好きの海に溺れそう
「大丈夫だからほら、掴まって!」



海琉があたしの身体ごとぐいっと引き寄せて、足が地面に着いたら一緒に立ち上がった。



海琉に支えられながらなんとか邪魔にならないところまで滑るあたし…。



「ごめん…」

「いいよ、毎年のことじゃん。大丈夫? いけそう?」

「うん…」



海琉ってほんとに優しいと思う。



それからも海琉は下手くそなあたしと一緒にずっと滑ってくれた。



嫌々やってるわけじゃないのはすぐにわかって、それがまた嬉しい。



海琉を好きになる前のあたしってほんとにバカなんじゃないかと思う。



そして、こんなあたしを好きになってくれた海琉も。



大好き…。



夕方になってスノボを切り上げて、ホテルに戻った。



部屋は4つ取ってて、部屋割は親の女子部屋と男子部屋、あたしたちの女子部屋と男子部屋だ。

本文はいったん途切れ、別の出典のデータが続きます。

==> src/rtl/opposite_number_pkg.sv <==
// Shared mode encodings, FSM state type and the invert-decision helper
// for the digit-serial opposite-number unit.
package opposite_number_pkg;

  localparam logic [1:0] MODE_PASS = 2'b00;
  localparam logic [1:0] MODE_NEG  = 2'b01;
  localparam logic [1:0] MODE_ABS  = 2'b10;
  localparam logic [1:0] MODE_NABS = 2'b11;

  typedef enum logic [1:0] {
    IDLE,
    BUSY,
    DONE
  } state_t;

  // Whether the operand must be two's-complement negated for this mode and sign.
  function automatic logic invert_flag(input logic [1:0] mode, input logic msb);
    return (mode == MODE_NEG) || ((mode == MODE_ABS) && msb) || ((mode == MODE_NABS) && !msb);
  endfunction

endpackage
**src/rtl/hdmi_packet_pkg.sv**
```systemverilog
// ---------------------------------------------------------------------------
// hdmi_packet_pkg
//   Shared constants, types and the BCH step function for HDMI data-island
//   packets. Imported by packet_assembler, bch_ecc_lane and packet_picker.
//
//   Contents:
//     PACKET_LEN          pixels per packet (32)
//     HEADER_BITS         header payload bits (24)
//     SUB_BITS            subpacket payload bits (56)
//     SUB_COUNT           subpackets per packet (4)
//     BCH_POLY            reflected BCH generator (8'h83)
//     subpacket_array_t   4 x 56-bit subpacket bundle
//     next_ecc()          one serial LFSR step of the BCH parity
// ---------------------------------------------------------------------------
package hdmi_packet_pkg;

    localparam int PACKET_LEN  = 32;
    localparam int HEADER_BITS = 24;
    localparam int SUB_BITS    = 56;
    localparam int SUB_COUNT   = 4;
    localparam int ECC_BITS    = 8;

    localparam logic [ECC_BITS-1:0] BCH_POLY = 8'h83;

    // Counter values where each lane switches from payload to parity.
    localparam logic [4:0] HEADER_PARITY_START = 5'd24;
    localparam logic [4:0] SUB_PARITY_START    = 5'd28;
    localparam logic [4:0] LAST_PIXEL          = 5'(PACKET_LEN - 1);

    typedef logic [SUB_COUNT-1:0][SUB_BITS-1:0] subpacket_array_t;

    // Serial BCH step: shift right, fold the polynomial back in when the
    // outgoing bit disagrees with the incoming data bit.
    function automatic logic [ECC_BITS-1:0] next_ecc(
        input logic [ECC_BITS-1:0] ecc,
        input logic                data_bit
    );
        next_ecc = {1'b0, ecc[ECC_BITS-1:1]} ^ ((ecc[0] ^ data_bit) ? BCH_POLY : 8'h00);
    endfunction

endpackage

```
**src/rtl/bch_ecc_lane.sv**
```systemverilog
// ---------------------------------------------------------------------------
// bch_ecc_lane
//   Accumulates the BCH parity of one packet lane, BITS_PER_CYCLE data bits
//   per advancing cycle (bit 0 is processed first).
//
//   Ports:
//     clk        pixel clock
//     reset      asynchronous, active-high reset
//     clear      use a zero seed this cycle instead of the stored parity;
//                with advance low the register is zeroed
//     advance    step the LFSR with data_bits; when low (and clear low)
//                the parity holds
//     data_bits  payload bits for this cycle
//     ecc        current accumulated parity
// ---------------------------------------------------------------------------
module bch_ecc_lane
    import hdmi_packet_pkg::*;
#(
    parameter int BITS_PER_CYCLE = 1
) (
    input  logic                      clk,
    input  logic                      reset,
    input  logic                      clear,
    input  logic                      advance,
    input  logic [BITS_PER_CYCLE-1:0] data_bits,
    output logic [ECC_BITS-1:0]       ecc
);

    logic [ECC_BITS-1:0] r_ecc;
    logic [ECC_BITS-1:0] w_stepped;

    // NOTE: blocking assignments here chain the steps within one cycle; the
    // register below uses non-blocking so all lanes update together.
    always_comb begin
        w_stepped = clear ? '0 : r_ecc;
        for (int i = 0; i < BITS_PER_CYCLE; i++) begin
            w_stepped = next_ecc(w_stepped, data_bits[i]);
        end
    end

    always_ff @(posedge clk or posedge reset) begin
        if (reset) begin
            r_ecc <= '0;
        end else if (advance) begin
            r_ecc <= w_stepped;
        end else if (clear) begin
            r_ecc <= '0;
        end
    end

    assign ecc = r_ecc;

endmodule

```
**src/rtl/packet_assembler.sv**
```systemverilog
// ---------------------------------------------------------------------------
// packet_assembler
//   Serialises one 32-pixel HDMI data-island packet per period: header lane
//   on bit 0, subpacket even/odd bits on [4:1]/[8:5], each lane followed by
//   its BCH parity (LSB first). Output is registered one pixel behind the
//   counter.
//
//   Ports:
//     clk_pixel             pixel clock
//     reset                 asynchronous, active-high reset
//     data_island_next      one cycle before data_island_period first rises
//     data_island_period    high for every data-island pixel
//     header                HB2:HB1:HB0 from packet_picker
//     sub                   subpackets 0..3 from packet_picker
//     packet_enable         picker may select the next packet (combinational)
//     packet_pixel_counter  position within the current packet
//     packet_data           9-bit data-island word for the TERC4 encoders
// ---------------------------------------------------------------------------
module packet_assembler
    import hdmi_packet_pkg::*;
(
    input  logic                                  clk_pixel,
    input  logic                                  reset,
    input  logic                                  data_island_next,
    input  logic                                  data_island_period,
    input  logic [HEADER_BITS-1:0]                header,
    input  logic [SUB_COUNT-1:0][SUB_BITS-1:0]    sub,
    output logic                                  packet_enable,
    output logic [4:0]                            packet_pixel_counter,
    output logic [8:0]                            packet_data
);

    logic [4:0]             r_counter;
    logic [HEADER_BITS-1:0] r_header;
    subpacket_array_t       r_sub;
    logic [8:0]             r_packet_data;

    logic                   w_first;
    logic                   w_header_payload;
    logic                   w_sub_payload;
    logic                   w_ecc_clear;
    logic [HEADER_BITS-1:0] w_header;
    subpacket_array_t       w_sub;
    logic [8:0]             w_data;

    // Payload widened to a power of two so the counter can index it over its
    // full range; the padding is never selected.
    logic [31:0]                  w_header_ext;
    logic [SUB_COUNT-1:0][63:0]   w_sub_ext;

    logic [ECC_BITS-1:0]                 w_header_ecc;
    logic [SUB_COUNT-1:0][ECC_BITS-1:0]  w_sub_ecc;

    assign w_first          = (r_counter == 5'd0);
    assign w_header_payload = (r_counter < HEADER_PARITY_START);
    assign w_sub_payload    = (r_counter < SUB_PARITY_START);

    // Pixel 0 uses the picker's outputs directly; the hold registers take
    // over for the rest of the packet so the picker is free to move on.
    assign w_header     = w_first ? header : r_header;
    assign w_sub        = w_first ? sub    : r_sub;
    assign w_header_ext = {8'h00, w_header};

    // Zero seed at the start of every packet and while idle or aborted.
    assign w_ecc_clear = !data_island_period || w_first;

    bch_ecc_lane #(
        .BITS_PER_CYCLE (1)
    ) u_header_ecc (
        .clk       (clk_pixel),
        .reset     (reset),
        .clear     (w_ecc_clear),
        .advance   (data_island_period && w_header_payload),
        .data_bits (w_header_ext[r_counter]),
        .ecc       (w_header_ecc)
    );

    for (genvar i = 0; i < SUB_COUNT; i++) begin : g_sub_lane
        assign w_sub_ext[i] = {8'h00, w_sub[i]};

        bch_ecc_lane #(
            .BITS_PER_CYCLE (2)
        ) u_sub_ecc (
            .clk       (clk_pixel),
            .reset     (reset),
            .clear     (w_ecc_clear),
            .advance   (data_island_period && w_sub_payload),
            .data_bits ({w_sub_ext[i][{r_counter, 1'b1}], w_sub_ext[i][{r_counter, 1'b0}]}),
            .ecc       (w_sub_ecc[i])
        );
    end

    // NOTE: every output of this block gets a default first, so no path can
    // leave a bit unassigned and infer a latch.
    always_comb begin
        w_data = '0;
        // Parity phase indexes: header k-24 is counter[2:0], sub k-28 is
        // counter[1:0] (two bits per pixel).
        w_data[0] = w_header_payload ? w_header_ext[r_counter]
                                     : w_header_ecc[r_counter[2:0]];
        for (int i = 0; i < SUB_COUNT; i++) begin
            w_data[1 + i] = w_sub_payload ? w_sub_ext[i][{r_counter, 1'b0}]
                                          : w_sub_ecc[i][{r_counter[1:0], 1'b0}];
            w_data[5 + i] = w_sub_payload ? w_sub_ext[i][{r_counter, 1'b1}]
                                          : w_sub_ecc[i][{r_counter[1:0], 1'b1}];
        end
    end

    // NOTE: the header/subpacket hold registers are reset too, so a packet
    // started straight after reset never serialises stale contents.
    always_ff @(posedge clk_pixel or posedge reset) begin
        if (reset) begin
            r_counter     <= '0;
            r_header      <= '0;
            r_sub         <= '0;
            r_packet_data <= '0;
        end else if (data_island_period) begin
            r_counter     <= r_counter + 5'd1;
            r_packet_data <= w_data;
            if (w_first) begin
                r_header <= header;
                r_sub    <= sub;
            end
        end else begin
            // Idle or aborted: nothing partial ever reaches the encoders.
            r_counter     <= '0;
            r_packet_data <= '0;
        end
    end

    // Period takes precedence over the early warning, so an overlapping
    // data_island_next only matters when the period is low.
    assign packet_enable = (data_island_next && !data_island_period)
                         || (data_island_period && (r_counter == LAST_PIXEL));

    assign packet_pixel_counter = r_counter;
    assign packet_data          = r_packet_data;

endmodule

```
### src/rtl/mat_result_sink_if.sv
// Handshake bundle between the matrix multiplier, the result sink and its consumer.
// master = producer/consumer side (drives beats, accepts head); slave = the sink itself.
interface mat_result_sink_if #(
  parameter int unsigned inWidth    = 11,
  parameter int unsigned outWidth   = 8,
  parameter int unsigned levelWidth = 3
);

  logic [inWidth-1:0]    in;
  logic                  valid_in;
  logic                  last_in;
  logic                  ready_in;
  logic [outWidth-1:0]   out;
  logic                  valid_out;
  logic                  last_out;
  logic                  ready_out;
  logic [levelWidth-1:0] level;
  logic                  err;

  modport master (
    output in,
    output valid_in,
    output last_in,
    output ready_out,
    input  ready_in,
    input  out,
    input  valid_out,
    input  last_out,
    input  level,
    input  err
  );

  modport slave (
    input  in,
    input  valid_in,
    input  last_in,
    input  ready_out,
    output ready_in,
    output out,
    output valid_out,
    output last_out,
    output level,
    output err
  );

endinterface
$ cat src/rtl/adder_share_arbiter.sv
// Round-robin sequencer sharing one external adder among NUM_REQ requesters.
// Optional signed-overflow output enabled by defining ADDER_SHARE_ARB_OVF_EN.
//
// state | meaning
// IDLE  | no transaction in flight, grant any pending request
// CALC  | adder inputs stable for one cycle, result captured at the edge
// RESP  | response held until rsp_ready, may grant the next request same cycle
module adder_share_arbiter #(
  parameter int NUM_REQ = 4,
  parameter int ID_W    = 2,
  parameter int WIDTH   = 32
) (
  input  logic                     clk,
  input  logic                     rst_n,
  input  logic [NUM_REQ-1:0]       req_valid,
  output logic [NUM_REQ-1:0]       req_ready,
  input  logic [WIDTH*NUM_REQ-1:0] req_a,
  input  logic [WIDTH*NUM_REQ-1:0] req_b,
  input  logic [NUM_REQ-1:0]       req_cin,
  output logic [WIDTH-1:0]         add_in1,
  output logic [WIDTH-1:0]         add_in2,
  output logic                     add_cin,
  input  logic [WIDTH-1:0]         add_sum,
  input  logic                     add_cout,
  output logic                     rsp_valid,
  input  logic                     rsp_ready,
  output logic [ID_W-1:0]          rsp_id,
  output logic [WIDTH-1:0]         rsp_sum,
  output logic                     rsp_cout,
  output logic                     busy
`ifdef ADDER_SHARE_ARB_OVF_EN
  ,
  output logic                     rsp_ovf
`endif
);

  typedef enum logic [1:0] {IDLE, CALC, RESP} state_t;

  state_t          state, state_nxt;
  logic [ID_W-1:0] rr_ptr;
  logic [ID_W-1:0] id_q;
  logic [ID_W-1:0] winner;
  logic [ID_W-1:0] cand;
  logic            any_valid;
  logic            grant;
  int              sel;

  // Descending scan so the requester closest to rr_ptr is the last to assign.
  always_comb begin
    winner    = '0;
    any_valid = 1'b0;
    cand      = '0;
    sel       = 0;
    for (int k = NUM_REQ - 1; k >= 0; k--) begin
      sel = int'(rr_ptr) + k;
      if (sel >= NUM_REQ) sel = sel - NUM_REQ;
      cand = ID_W'(sel);
      if (req_valid[cand]) begin
        winner    = cand;
        any_valid = 1'b1;
      end
    end
  end

  assign grant     = rst_n & any_valid &
                     ((state == IDLE) | ((state == RESP) & rsp_ready));
  assign req_ready = grant ? (NUM_REQ'(1) << winner) : '0;
  assign busy      = (state != IDLE);

  always_ff @(posedge clk or negedge rst_n) begin
    if (!rst_n) state <= IDLE;
    else        state <= state_nxt;
  end

  always_comb begin
    state_nxt = state;
    case (state)
      IDLE: if (any_valid) state_nxt = CALC;
      CALC: state_nxt = RESP;
      RESP: if (rsp_ready) state_nxt = any_valid ? CALC : IDLE;
      default: state_nxt = IDLE;
    endcase
  end

  always_ff @(posedge clk or negedge rst_n) begin
    if (!rst_n) begin
      rr_ptr    <= '0;
      id_q      <= '0;
      add_in1   <= '0;
      add_in2   <= '0;
      add_cin   <= 1'b0;
      rsp_valid <= 1'b0;
      rsp_id    <= '0;
      rsp_sum   <= '0;
      rsp_cout  <= 1'b0;
    end else begin
      if (grant) begin
        add_in1 <= req_a[winner*WIDTH +: WIDTH];
        add_in2 <= req_b[winner*WIDTH +: WIDTH];
        add_cin <= req_cin[winner];
        id_q    <= winner;
        rr_ptr  <= (winner == ID_W'(NUM_REQ - 1)) ? '0 : winner + 1'b1;
      end
      if (state == CALC) begin
        rsp_sum   <= add_sum;
        rsp_cout  <= add_cout;
        rsp_id    <= id_q;
        rsp_valid <= 1'b1;
      end else if ((state == RESP) && rsp_ready) begin
        rsp_valid <= 1'b0;
      end
    end
  end

`ifdef ADDER_SHARE_ARB_OVF_EN
  always_ff @(posedge clk or negedge rst_n) begin
    if (!rst_n) begin
      rsp_ovf <= 1'b0;
    end else if (state == CALC) begin
      rsp_ovf <= (add_in1[WIDTH-1] == add_in2[WIDTH-1]) &
                 (add_sum[WIDTH-1] != add_in1[WIDTH-1]);
    end
  end
`endif

endmodule
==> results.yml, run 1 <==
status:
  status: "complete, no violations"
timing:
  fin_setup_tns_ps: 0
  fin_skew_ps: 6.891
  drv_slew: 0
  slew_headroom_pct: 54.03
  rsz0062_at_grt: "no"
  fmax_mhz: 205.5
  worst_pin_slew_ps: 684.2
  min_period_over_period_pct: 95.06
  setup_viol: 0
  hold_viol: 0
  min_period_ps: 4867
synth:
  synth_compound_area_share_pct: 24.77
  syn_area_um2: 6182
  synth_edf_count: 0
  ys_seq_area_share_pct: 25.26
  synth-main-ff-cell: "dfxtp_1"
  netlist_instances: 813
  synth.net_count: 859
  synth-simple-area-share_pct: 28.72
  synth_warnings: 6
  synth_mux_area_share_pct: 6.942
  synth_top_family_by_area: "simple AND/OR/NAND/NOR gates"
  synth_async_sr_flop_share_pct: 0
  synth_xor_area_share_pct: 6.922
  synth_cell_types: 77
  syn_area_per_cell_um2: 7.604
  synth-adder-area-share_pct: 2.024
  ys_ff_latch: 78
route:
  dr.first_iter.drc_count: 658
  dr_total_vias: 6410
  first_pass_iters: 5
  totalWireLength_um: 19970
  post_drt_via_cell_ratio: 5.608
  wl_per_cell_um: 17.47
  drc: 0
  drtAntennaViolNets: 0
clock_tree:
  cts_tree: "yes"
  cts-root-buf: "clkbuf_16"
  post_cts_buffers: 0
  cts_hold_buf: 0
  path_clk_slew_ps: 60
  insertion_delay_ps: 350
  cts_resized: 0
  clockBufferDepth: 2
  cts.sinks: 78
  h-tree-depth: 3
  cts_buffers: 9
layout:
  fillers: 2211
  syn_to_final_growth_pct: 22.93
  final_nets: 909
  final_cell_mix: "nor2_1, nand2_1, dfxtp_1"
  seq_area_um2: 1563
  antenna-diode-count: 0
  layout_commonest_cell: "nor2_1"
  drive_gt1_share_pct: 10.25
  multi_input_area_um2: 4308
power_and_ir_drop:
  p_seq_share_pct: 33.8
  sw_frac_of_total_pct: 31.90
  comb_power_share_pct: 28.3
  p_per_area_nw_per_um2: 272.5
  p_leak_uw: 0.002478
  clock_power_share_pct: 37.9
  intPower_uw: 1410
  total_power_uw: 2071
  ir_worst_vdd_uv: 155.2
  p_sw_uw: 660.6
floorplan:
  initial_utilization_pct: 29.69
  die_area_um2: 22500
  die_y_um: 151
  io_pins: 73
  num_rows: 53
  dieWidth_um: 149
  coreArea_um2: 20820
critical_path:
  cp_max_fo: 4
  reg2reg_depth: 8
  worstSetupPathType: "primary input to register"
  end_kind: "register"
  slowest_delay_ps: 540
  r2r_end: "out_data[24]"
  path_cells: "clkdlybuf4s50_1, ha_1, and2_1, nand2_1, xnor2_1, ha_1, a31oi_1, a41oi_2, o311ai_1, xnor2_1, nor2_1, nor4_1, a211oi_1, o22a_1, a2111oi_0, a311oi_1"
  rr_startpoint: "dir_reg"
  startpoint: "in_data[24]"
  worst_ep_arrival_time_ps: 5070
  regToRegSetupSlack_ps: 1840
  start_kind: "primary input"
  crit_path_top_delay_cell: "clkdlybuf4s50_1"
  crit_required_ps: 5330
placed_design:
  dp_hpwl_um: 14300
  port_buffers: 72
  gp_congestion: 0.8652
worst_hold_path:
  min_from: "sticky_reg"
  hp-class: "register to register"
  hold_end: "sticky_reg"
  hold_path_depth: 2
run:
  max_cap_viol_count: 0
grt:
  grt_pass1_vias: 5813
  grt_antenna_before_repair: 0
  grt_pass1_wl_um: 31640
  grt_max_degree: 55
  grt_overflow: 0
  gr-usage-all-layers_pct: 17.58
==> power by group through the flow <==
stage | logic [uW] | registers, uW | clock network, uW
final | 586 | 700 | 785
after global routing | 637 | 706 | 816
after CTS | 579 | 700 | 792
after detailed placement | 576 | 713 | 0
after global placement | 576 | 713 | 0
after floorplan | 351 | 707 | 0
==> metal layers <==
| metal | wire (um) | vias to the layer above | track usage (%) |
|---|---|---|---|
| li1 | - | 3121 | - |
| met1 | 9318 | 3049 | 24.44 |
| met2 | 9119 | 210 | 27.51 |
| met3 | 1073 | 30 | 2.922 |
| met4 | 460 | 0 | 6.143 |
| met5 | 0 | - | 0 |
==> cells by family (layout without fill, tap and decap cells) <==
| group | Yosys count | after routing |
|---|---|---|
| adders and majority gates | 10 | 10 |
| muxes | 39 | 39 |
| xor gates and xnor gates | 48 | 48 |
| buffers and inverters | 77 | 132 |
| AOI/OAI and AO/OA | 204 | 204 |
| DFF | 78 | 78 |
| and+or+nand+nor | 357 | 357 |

思春期の男子(主に悠麗)を家族部屋に泊まらせるのはかわいそうだという親の配慮。



「海琉、一緒にお風呂入ろ-」

「え、ちょ、な…なに?」



男子部屋にあたしがノックもせずに乱入したら、海琉が上の服を脱いでる途中だった。



いやん…。



悠麗はお風呂に入ってるらしく、シャワーの音が聞こえる。



「お風呂…一緒に入ろうよ…」

「な、なに言ってんの?」



明らかに動揺する海琉。



顔が赤くなる。



あんなことしといて今更顔赤くなるとか意味が分からない。



「入らないの? 一緒に!」



あたしがそう言ったら、突然後ろの開けっぱなしのドアからお父さんが入ってきた。



「おっまえ何言ってんだよアホか! 海琉も服脱いでんじゃねえ!」

「は? 小太郎には関係ないでしょ」

「親のこと呼び捨てにすんなよ!」



うるさ…。



「いいから出てってよ」

「ふざけんなよお前付き合うのは認めても一緒に風呂とかぜってー認めねえからな」

「は!? 小太郎に決められる筋合いないから!」



この不毛な親子げんかに口を挟んだのは海琉だった。